__WORK TASK__
Look for the word "placement" in the material below, then report each line where it occurs.

__INPUT MATERIAL__
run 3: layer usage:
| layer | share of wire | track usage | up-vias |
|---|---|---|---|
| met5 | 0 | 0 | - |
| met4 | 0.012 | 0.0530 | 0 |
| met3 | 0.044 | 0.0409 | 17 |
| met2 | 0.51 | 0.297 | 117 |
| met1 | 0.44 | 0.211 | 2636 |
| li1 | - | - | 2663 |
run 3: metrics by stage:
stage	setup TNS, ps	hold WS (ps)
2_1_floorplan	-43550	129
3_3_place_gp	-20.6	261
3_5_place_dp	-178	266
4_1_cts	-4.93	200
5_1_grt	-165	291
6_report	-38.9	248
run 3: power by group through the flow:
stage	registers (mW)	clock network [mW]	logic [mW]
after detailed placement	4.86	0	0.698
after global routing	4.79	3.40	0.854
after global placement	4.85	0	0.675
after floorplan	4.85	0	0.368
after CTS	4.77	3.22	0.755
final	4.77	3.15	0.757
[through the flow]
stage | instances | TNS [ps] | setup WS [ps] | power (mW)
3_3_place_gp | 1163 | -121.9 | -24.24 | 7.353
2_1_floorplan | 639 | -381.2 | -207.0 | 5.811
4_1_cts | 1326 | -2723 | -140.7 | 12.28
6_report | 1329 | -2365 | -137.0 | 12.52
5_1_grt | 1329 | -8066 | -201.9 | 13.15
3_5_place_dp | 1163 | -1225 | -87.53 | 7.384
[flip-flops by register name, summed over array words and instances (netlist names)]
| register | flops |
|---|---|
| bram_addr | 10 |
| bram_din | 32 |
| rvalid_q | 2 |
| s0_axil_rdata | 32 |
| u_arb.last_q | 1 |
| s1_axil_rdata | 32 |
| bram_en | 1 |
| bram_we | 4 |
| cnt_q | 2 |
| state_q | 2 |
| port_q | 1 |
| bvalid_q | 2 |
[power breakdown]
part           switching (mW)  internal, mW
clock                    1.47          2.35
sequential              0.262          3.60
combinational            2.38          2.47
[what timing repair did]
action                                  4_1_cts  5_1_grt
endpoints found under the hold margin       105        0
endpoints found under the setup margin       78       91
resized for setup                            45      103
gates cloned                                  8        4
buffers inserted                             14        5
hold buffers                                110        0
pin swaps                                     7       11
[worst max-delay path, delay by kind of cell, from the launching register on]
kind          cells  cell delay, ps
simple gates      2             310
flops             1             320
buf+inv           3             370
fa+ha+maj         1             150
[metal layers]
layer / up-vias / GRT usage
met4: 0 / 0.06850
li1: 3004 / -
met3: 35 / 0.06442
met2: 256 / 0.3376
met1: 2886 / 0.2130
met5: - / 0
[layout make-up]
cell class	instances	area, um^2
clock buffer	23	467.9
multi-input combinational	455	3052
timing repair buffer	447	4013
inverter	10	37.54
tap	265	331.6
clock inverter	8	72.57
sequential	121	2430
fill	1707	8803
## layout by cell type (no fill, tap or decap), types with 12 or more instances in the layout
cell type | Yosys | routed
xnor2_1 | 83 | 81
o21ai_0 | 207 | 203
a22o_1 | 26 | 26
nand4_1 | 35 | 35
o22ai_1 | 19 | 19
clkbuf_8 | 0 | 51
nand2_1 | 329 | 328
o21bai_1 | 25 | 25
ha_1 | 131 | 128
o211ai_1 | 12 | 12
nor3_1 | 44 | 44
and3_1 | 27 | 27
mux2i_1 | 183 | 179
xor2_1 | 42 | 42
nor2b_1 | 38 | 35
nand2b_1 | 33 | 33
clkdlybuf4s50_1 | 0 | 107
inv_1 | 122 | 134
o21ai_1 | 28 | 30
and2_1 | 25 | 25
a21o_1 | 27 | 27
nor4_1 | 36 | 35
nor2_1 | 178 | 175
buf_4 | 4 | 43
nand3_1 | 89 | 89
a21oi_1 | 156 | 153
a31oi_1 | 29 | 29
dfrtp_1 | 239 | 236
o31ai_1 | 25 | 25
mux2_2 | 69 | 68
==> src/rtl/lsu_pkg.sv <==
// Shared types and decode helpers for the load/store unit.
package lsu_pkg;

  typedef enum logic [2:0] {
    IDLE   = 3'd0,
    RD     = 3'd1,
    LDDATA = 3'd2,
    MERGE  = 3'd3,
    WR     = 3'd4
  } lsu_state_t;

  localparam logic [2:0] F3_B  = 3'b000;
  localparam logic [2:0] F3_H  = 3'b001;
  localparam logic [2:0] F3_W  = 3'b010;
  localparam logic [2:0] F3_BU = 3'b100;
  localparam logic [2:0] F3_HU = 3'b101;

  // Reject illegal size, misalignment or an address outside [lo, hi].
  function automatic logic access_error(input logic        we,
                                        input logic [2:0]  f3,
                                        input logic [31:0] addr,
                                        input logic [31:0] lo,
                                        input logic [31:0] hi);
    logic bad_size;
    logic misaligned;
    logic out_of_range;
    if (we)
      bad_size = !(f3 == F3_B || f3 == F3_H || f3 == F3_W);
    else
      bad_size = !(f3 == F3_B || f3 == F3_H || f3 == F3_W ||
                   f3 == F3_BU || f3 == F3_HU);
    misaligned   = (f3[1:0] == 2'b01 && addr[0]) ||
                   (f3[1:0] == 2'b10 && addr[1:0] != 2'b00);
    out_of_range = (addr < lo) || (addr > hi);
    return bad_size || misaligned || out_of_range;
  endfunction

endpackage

__COMPLETED EXERCISE__
after detailed placement	4.86	0	0.698
after global placement	4.85	0	0.675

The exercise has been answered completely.